> **TASK TO CARRY OUT**:
The expected answer is the set of lines in the data below between the line holding "types | 57 |" and the line holding "primary input |", inclusive, written out exactly.

> **EXERCISE DATA**:
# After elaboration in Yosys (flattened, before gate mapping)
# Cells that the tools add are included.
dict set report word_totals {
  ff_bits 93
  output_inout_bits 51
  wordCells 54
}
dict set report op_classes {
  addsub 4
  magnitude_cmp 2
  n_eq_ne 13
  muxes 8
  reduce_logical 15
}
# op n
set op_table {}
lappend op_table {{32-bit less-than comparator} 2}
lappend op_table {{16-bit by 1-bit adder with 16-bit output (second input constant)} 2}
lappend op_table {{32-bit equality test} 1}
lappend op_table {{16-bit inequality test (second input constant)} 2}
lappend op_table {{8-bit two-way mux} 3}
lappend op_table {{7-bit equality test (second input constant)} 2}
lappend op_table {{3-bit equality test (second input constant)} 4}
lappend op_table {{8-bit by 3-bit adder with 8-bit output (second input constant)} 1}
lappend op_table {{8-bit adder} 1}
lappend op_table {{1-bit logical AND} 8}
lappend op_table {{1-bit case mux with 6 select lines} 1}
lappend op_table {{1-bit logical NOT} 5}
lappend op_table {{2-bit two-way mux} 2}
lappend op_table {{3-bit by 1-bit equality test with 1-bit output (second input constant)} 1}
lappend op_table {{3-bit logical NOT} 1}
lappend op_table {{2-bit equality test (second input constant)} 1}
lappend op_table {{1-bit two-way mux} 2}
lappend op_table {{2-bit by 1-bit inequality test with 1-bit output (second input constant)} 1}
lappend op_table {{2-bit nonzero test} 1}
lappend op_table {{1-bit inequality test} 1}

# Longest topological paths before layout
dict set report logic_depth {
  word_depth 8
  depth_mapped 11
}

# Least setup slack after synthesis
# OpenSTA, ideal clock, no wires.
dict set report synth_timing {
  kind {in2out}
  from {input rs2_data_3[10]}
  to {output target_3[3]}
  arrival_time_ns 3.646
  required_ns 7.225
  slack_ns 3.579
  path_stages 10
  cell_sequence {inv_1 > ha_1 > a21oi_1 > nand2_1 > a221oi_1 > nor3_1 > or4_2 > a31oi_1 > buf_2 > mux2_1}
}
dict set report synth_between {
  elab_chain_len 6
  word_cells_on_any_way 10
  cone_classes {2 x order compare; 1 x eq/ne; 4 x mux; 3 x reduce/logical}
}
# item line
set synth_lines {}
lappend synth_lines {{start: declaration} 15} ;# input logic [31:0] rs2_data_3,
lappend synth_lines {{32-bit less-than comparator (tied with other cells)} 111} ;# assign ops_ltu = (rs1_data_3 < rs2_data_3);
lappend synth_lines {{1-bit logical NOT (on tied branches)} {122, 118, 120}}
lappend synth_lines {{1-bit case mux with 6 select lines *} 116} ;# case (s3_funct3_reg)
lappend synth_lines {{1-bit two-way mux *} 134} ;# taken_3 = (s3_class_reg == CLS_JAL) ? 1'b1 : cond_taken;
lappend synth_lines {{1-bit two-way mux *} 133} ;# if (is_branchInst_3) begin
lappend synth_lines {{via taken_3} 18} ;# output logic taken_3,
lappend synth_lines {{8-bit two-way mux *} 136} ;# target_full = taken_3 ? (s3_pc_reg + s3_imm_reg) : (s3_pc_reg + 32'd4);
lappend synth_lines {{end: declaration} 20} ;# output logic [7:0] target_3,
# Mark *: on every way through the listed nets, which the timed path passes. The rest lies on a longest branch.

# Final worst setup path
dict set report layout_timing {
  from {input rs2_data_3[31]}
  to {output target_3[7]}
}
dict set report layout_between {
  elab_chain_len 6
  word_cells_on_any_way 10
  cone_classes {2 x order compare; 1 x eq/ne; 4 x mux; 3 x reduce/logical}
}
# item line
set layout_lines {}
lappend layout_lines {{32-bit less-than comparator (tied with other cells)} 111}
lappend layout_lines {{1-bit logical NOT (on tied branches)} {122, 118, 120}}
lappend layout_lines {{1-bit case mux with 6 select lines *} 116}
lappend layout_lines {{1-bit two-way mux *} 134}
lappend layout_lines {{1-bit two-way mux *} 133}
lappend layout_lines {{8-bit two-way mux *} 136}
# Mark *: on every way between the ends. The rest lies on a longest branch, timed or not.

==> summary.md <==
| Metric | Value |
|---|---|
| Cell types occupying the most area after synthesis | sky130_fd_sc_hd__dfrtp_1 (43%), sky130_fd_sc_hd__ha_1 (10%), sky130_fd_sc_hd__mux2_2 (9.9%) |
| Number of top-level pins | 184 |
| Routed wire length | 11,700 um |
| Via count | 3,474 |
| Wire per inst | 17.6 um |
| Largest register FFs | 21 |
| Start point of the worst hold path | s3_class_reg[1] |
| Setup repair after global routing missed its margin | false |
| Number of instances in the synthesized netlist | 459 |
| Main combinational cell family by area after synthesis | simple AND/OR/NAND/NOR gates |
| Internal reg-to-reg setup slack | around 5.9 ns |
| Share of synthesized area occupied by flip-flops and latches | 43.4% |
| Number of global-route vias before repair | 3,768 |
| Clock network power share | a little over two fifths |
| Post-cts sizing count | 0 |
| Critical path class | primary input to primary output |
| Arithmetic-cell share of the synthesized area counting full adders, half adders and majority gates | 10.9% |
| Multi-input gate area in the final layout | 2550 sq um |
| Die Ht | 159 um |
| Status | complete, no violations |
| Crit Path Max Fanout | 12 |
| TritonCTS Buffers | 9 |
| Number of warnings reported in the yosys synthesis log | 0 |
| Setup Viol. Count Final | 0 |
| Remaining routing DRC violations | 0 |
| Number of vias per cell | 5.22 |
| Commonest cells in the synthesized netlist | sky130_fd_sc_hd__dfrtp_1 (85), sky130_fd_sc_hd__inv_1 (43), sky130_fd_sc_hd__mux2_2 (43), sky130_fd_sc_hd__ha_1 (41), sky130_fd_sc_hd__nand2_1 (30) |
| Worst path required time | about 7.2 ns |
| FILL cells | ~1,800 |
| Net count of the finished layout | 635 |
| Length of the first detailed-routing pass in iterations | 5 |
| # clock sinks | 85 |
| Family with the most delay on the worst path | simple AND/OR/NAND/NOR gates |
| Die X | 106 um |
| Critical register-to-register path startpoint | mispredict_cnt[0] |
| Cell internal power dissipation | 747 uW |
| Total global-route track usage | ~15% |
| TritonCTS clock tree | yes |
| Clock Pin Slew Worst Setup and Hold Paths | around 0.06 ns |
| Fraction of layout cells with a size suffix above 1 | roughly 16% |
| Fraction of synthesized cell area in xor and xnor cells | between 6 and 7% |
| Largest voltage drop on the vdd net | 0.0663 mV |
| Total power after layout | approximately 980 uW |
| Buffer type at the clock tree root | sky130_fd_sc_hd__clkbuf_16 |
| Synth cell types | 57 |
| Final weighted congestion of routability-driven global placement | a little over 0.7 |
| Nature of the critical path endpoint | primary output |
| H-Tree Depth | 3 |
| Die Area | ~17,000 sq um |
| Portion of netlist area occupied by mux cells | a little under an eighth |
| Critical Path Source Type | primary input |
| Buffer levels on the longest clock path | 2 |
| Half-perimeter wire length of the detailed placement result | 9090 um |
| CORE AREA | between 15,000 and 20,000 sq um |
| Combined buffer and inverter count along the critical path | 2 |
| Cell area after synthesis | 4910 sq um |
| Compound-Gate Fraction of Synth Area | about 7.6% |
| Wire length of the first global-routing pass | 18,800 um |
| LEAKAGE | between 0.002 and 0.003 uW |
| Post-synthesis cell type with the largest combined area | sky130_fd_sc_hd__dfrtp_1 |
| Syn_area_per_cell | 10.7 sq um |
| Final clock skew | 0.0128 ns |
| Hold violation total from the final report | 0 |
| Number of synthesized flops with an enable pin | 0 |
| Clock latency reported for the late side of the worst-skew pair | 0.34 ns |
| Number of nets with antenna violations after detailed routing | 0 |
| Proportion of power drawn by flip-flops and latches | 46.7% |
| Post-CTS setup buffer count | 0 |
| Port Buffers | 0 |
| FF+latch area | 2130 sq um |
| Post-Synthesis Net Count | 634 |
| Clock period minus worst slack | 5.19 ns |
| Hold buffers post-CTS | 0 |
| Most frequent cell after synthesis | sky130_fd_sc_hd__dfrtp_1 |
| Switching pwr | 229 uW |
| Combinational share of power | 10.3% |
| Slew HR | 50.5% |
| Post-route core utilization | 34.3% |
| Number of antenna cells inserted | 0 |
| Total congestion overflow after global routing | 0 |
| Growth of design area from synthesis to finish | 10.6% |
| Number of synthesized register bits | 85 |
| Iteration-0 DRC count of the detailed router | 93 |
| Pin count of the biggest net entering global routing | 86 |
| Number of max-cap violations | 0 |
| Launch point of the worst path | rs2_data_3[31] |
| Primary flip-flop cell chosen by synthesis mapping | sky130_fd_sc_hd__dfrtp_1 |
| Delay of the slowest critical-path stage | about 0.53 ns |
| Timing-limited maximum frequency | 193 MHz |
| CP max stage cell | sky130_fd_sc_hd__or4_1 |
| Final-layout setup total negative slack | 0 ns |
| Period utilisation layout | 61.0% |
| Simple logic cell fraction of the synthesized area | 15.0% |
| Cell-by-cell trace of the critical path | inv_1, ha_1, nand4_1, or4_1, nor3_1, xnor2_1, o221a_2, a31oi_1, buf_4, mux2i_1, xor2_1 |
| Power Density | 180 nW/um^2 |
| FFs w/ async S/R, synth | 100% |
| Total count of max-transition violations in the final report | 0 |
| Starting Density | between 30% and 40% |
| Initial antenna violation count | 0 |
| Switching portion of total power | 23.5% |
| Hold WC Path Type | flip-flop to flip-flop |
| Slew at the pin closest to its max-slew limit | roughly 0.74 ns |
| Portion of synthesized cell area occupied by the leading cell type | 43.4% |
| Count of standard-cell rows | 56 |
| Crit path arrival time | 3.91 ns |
--- src/rtl/flit_link_tx.sv ---
// flit_link_tx: serializes types::flit_t flits into PHIT_W-bit phits, LSB first, under credit flow control.
// Optional per-phit even parity is compiled in by defining FLIT_LINK_TX_PARITY_EN.
package types;
   typedef struct packed {
      logic [1:0]  kind;
      logic [3:0]  dest;
      logic [31:0] payload;
   } flit_t;
endpackage

module flit_link_tx #(
   parameter  int PHIT_W    = 8,
   parameter  int CREDITS   = 8,
   localparam int FLIT_W    = $bits(types::flit_t),
   localparam int NUM_PHITS = (FLIT_W + PHIT_W - 1) / PHIT_W,
   localparam int CW        = $clog2(CREDITS + 1)
) (
   input  logic              nocclk,
   input  logic              rst_n,
   input  logic              forwarded_flit_valid,
   output logic              forwarded_flit_ready,
   input  types::flit_t      forwarded_flit,
   output logic              phit_valid,
   output logic              phit_first,
   output logic              phit_last,
   output logic [PHIT_W-1:0] phit_data,
   output logic              phit_parity,
   input  logic              credit_return,
   output logic [CW-1:0]     credit_count,
   output logic              credit_overflow,
   output logic              idle
);

   localparam int            SR_W        = NUM_PHITS * PHIT_W;
   localparam int            IW          = (NUM_PHITS > 1) ? $clog2(NUM_PHITS) : 1;
   localparam logic [IW-1:0] LAST_IDX    = IW'(NUM_PHITS - 1);
   localparam logic [CW-1:0] MAX_CREDITS = CW'(CREDITS);

   typedef enum logic {IDLE, SEND} state_t;

   state_t            state, next_state;
   logic [IW-1:0]     idx, next_idx;
   logic [SR_W-1:0]   shreg, next_shreg;
   logic [SR_W-1:0]   flit_ext;
   logic              next_valid, next_first, next_last;
   logic [PHIT_W-1:0] next_data;
   logic              at_last;
   logic              accept;

   // idx names the phit currently on the link, so the last phit cycle can already take the next flit
   assign at_last              = (state == SEND) && (idx == LAST_IDX);
   assign forwarded_flit_ready = ((state == IDLE) || at_last) && (credit_count != '0);
   assign accept               = forwarded_flit_valid && forwarded_flit_ready;
   assign idle                 = (state == IDLE) && (credit_count == MAX_CREDITS);

   always_comb begin
      flit_ext               = '0;
      flit_ext[FLIT_W-1:0]   = forwarded_flit;
   end

   always_comb begin
      next_state = state;
      next_idx   = idx;
      next_shreg = shreg;
      next_valid = 1'b0;
      next_first = 1'b0;
      next_last  = 1'b0;
      next_data  = '0;
      if (accept) begin
         next_state = SEND;
         next_idx   = '0;
         next_shreg = flit_ext >> PHIT_W;
         next_valid = 1'b1;
         next_first = 1'b1;
         next_last  = (LAST_IDX == '0);
         next_data  = flit_ext[PHIT_W-1:0];
      end else if (state == SEND) begin
         if (at_last) begin
            next_state = IDLE;
         end else begin
            next_idx   = idx + IW'(1);
            next_shreg = shreg >> PHIT_W;
            next_valid = 1'b1;
            next_last  = ((idx + IW'(1)) == LAST_IDX);
            next_data  = shreg[PHIT_W-1:0];
         end
      end
   end

   always_ff @(posedge nocclk or negedge rst_n) begin
      if (!rst_n) begin
         state      <= IDLE;
         idx        <= '0;
         shreg      <= '0;
         phit_valid <= 1'b0;
         phit_first <= 1'b0;
         phit_last  <= 1'b0;
         phit_data  <= '0;
      end else begin
         state      <= next_state;
         idx        <= next_idx;
         shreg      <= next_shreg;
         phit_valid <= next_valid;
         phit_first <= next_first;
         phit_last  <= next_last;
         phit_data  <= next_data;
      end
   end

`ifdef FLIT_LINK_TX_PARITY_EN
   always_ff @(posedge nocclk or negedge rst_n) begin
      if (!rst_n) begin
         phit_parity <= 1'b0;
      end else begin
         phit_parity <= ^next_data;
      end
   end
`else
   assign phit_parity = 1'b0;
`endif

   // A return that coincides with an acceptance cancels out, so overflow is only flagged when nothing is spent
   always_ff @(posedge nocclk or negedge rst_n) begin
      if (!rst_n) begin
         credit_count    <= MAX_CREDITS;
         credit_overflow <= 1'b0;
      end else begin
         if (accept && !credit_return) begin
            credit_count <= credit_count - CW'(1);
         end else if (!accept && credit_return) begin
            if (credit_count == MAX_CREDITS) begin
               credit_overflow <= 1'b1;
            end else begin
               credit_count <= credit_count + CW'(1);
            end
         end
      end
   end

endmodule

--- config.mk ---
export PLATFORM = sky130hd
export DESIGN_NAME = flit_link_tx
export DESIGN_NICKNAME = d
export VERILOG_FILES = /design/src/rtl/flit_link_tx.sv
export SDC_FILE = /design/constraint.sdc
export NUM_CORES = 1
export LEC_CHECK = 0
export ABC_AREA = 1
export CELL_PAD_IN_SITES_DETAIL_PLACEMENT = 0
export CELL_PAD_IN_SITES_GLOBAL_PLACEMENT = 1
export CORE_ASPECT_RATIO = 1.5
export CORE_MARGIN = 4
export CORE_UTILIZATION = 33
export CTS_BUF_LIST = sky130_fd_sc_hd__clkbuf_2 sky130_fd_sc_hd__clkbuf_4 sky130_fd_sc_hd__clkbuf_8
export DETAILED_ROUTE_END_ITERATION = 7
export PLACE_DENSITY_LB_ADDON = 0.1
export SLEW_MARGIN = 30
export SYNTH_ARGS = -nofsm -noshare
export SYNTH_HDL_FRONTEND = slang
export SYNTH_SLANG_ARGS = --single-unit
--- constraint.sdc ---
create_clock -name nocclk -period 2.3 [get_ports nocclk]
set_input_delay 0.69 -clock nocclk [delete_from_list [all_inputs] [get_ports nocclk]]
set_output_delay 0.69 -clock nocclk [all_outputs]
set_load 0.1 [all_outputs]
==> run metrics <==
status completed; worst min path class in2async; GR Util All Layers 12.9%; Required @ worst endpoint 1.61 ns; Post-synth EDFFs 0; CTS Hold Bufs 0; unrepaired setup endpoints after global routing false; CP Max Fanout 5; pwr/cell area 1510 nW/µm²; worst path cell trace nand3_1 > nor2_4 > buf_12; Reg2Reg Setup Slack 0.26 ns; Crit Path Category reg2out; startpoint types flip-flop; Post-synth top cells nand2_1 (93), dfrtp_1 (48), nand3_1 (32); syn_nets 310; type of destination of the critical path output pin; DIE AREA 8110 µm²; top post-synthesis cells by area dfrtp_1 (54%), nand2_1 (16%), nand3_1 (7.2%), ha_1 (4.0%), inv_1 (3.7%); Seq cells post-synth 49; Final WS setup 0.130 ns; total of max-cap violations 0; ANT nets after route 0; Seq/Total Area, Yosys 55.4%; initial antenna violation count 0; Final Hold Vio Count 0; TNS Setup 0 ns; Final Cycle Share 94.4%; IO Port Bufs 59; clk sinks 49; Nets 373; Num CTS Buffers 5; DRC Markers 0; final WL 4.78 mm; Initial Util 33.9%; drt pass-1 iters 4; Worst slew margin 51.4%; global route overflow 0; Rows 36; CP peak stage delay 0.67 ns; CTS HTree Levels 2; final setup violation count 0; Initial DRC Count 52; latest clock arrival within the worst-skew pair 0.30 ns; ys async rst share 100%; Core ar. 6530 µm²; global placement routability congestion 0.764; # resized after CTS 0; largest net degree at the start of global routing 27; Inserted Diodes 0; worst vdd ir 0.615 mV; post-detail-place hpwl 3.47 mm; most common flop cell mapped by yosys dfrtp_1; fmax 461 MHz; I/O pins 61; top-area cell type share of the netlist area 54.2%; unique cell type count in the Yosys netlist 22; WP data arrival 1.48 ns; CP startpoint credit_count[3]$_DFFE_PN1P_; final slew viol count 0; cell with the most instances after synthesis nand2_1; clk buf depth 2; post-CTS setup buffer count 0; first-pass GRT wire length 7.94 mm; via density per instance 4.46; skew final 0.00599 ns; Root Buffer clkbuf_8; Final Critical Period 2.17 ns; Syn Area/Cell 8.49 µm²; die width 74.9 µm; WHS 0.275 ns; P&R area growth vs syn 36.7%; TritonCTS clock tree done; post-synthesis cell area 2210 µm²; Via Count 1789; synthesized instance count 261; clock-pin slew on the worst setup and hold paths 0.09 ns; post-synth top area cell dfrtp_1; ratio of cells with drive above 1 in the final layout 15.1%; Crit-path slowest cell dfstp_4; static leakage 1.50 nW; Synth warnings 0; Place WS -0.00740 ns; Slew @ Worst Pin 0.728 ns; WL per Instance 11.9 µm; Die Ht 108 µm; r2r startpoint credit_count[3]$_DFFE_PN1P_; vias in the first global route 1774
## worst max-delay path: cells and delay by family (launching register included)
family | cells | cell delay (ns)
buf+inv | 1 | 0.18
flops | 1 | 0.67
simple gates | 2 | 0.33
## logic make-up (layout without fill, tap and decap cells)
logic type	Yosys count	count (layout)	share of synthesized area [%]
XOR/XNOR	3	3	1.19
buffers and inverters	35	99	7.01
AO/OA/AOI/OAI	24	24	5.59
other	1	1	0.169
adder cells (fa/ha/maj)	7	7	3.95
AND/OR/NAND/NOR	142	142	26.7
flip-flops	49	49	55.4
## final timing paths
path,cells past startpoint,endpoint
worst max-delay path,3,idle
worst min-delay path,1,phit_data[7]$_DFF_PN0_
worst max register to register,14,credit_count[2]$_DFFE_PN0P_
worst min register to register,2,phit_data[5]$_DFF_PN0_
max in group asynchronous,2,state$_DFF_PN0_
min in group nocclk,2,phit_data[5]$_DFF_PN0_
## layout make-up
type,instances,area [µm²]
fillers,655,3500
flip-flops and latches,49,1240
multi-input cells,177,858
repair buffers,67,651
inverters,24,97.6
well taps,76,95.1
clock buffers,6,76.3
clock inverters,2,13.8
## through the flow
stage	util, %	instances	area [µm²]	power (mW)
finish	46.4	401	3030	4.58
global route	46.4	401	3030	4.92
CTS	46.4	401	3030	4.66
detailed placement	45.0	393	2940	4.12
global placement	45.0	393	2940	4.09
floorplan	-	261	2260	3.43
## registers in the layout (all words and copies together), names as in the netlist
| name | cells |
|---|---|
| shreg | 30 |
| phit_data | 8 |
| credit_count | 4 |
| idx | 3 |
| credit_overflow | 1 |
| phit_first | 1 |
| phit_last | 1 |
| state | 1 |
## report_power, final
part | internal (mW) | leakage (nW) | total [mW] | switching, mW
clock | 0.229 | 0.0490 | 0.526 | 0.296
combinational | 0.768 | 0.830 | 2.61 | 1.84
sequential | 1.24 | 0.620 | 1.44 | 0.196
## metal layers
metal / GRT usage (%) / part of all wire (%)
met1: 15.0 / 43
met2: 21.5 / 50
met3: 3.63 / 6.2
met4: 5.60 / 1.4
met5: 0 / 0
## cell usage in the layout, fill, tap and decap left out
master / Yosys / routed
clkbuf_4: 0 / 1
dfrtp_1: 48 / 44
nand2_1: 93 / 92
ha_1: 7 / 6
dfrtp_2: 0 / 4
a21oi_2: 0 / 1
nand3_1: 32 / 32
conb_1: 1 / 1
inv_2: 2 / 1
buf_12: 0 / 4
clkdlybuf4s50_1: 0 / 40
nand2_4: 2 / 2
nand2_2: 1 / 2
o22ai_1: 1 / 1
xor2_1: 1 / 1
nor2_4: 0 / 1
ha_4: 0 / 1
o21bai_1: 1 / 1
inv_6: 0 / 1
o21ai_0: 8 / 8
a21oi_1: 9 / 8
nor2_1: 14 / 13
buf_2: 4 / 1
clkinv_2: 0 / 1
buf_4: 1 / 22
clkbuf_8: 0 / 5
inv_1: 22 / 22
inv_8: 0 / 1
dfstp_4: 0 / 1
o21ai_1: 5 / 5
xnor2_1: 2 / 2
(Power assumes the default switching activity.)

> **RESULT OF THIS EXERCISE**:
| Synth cell types | 57 |
| Final weighted congestion of routability-driven global placement | a little over 0.7 |
| Nature of the critical path endpoint | primary output |
| H-Tree Depth | 3 |
| Die Area | ~17,000 sq um |
| Portion of netlist area occupied by mux cells | a little under an eighth |
| Critical Path Source Type | primary input |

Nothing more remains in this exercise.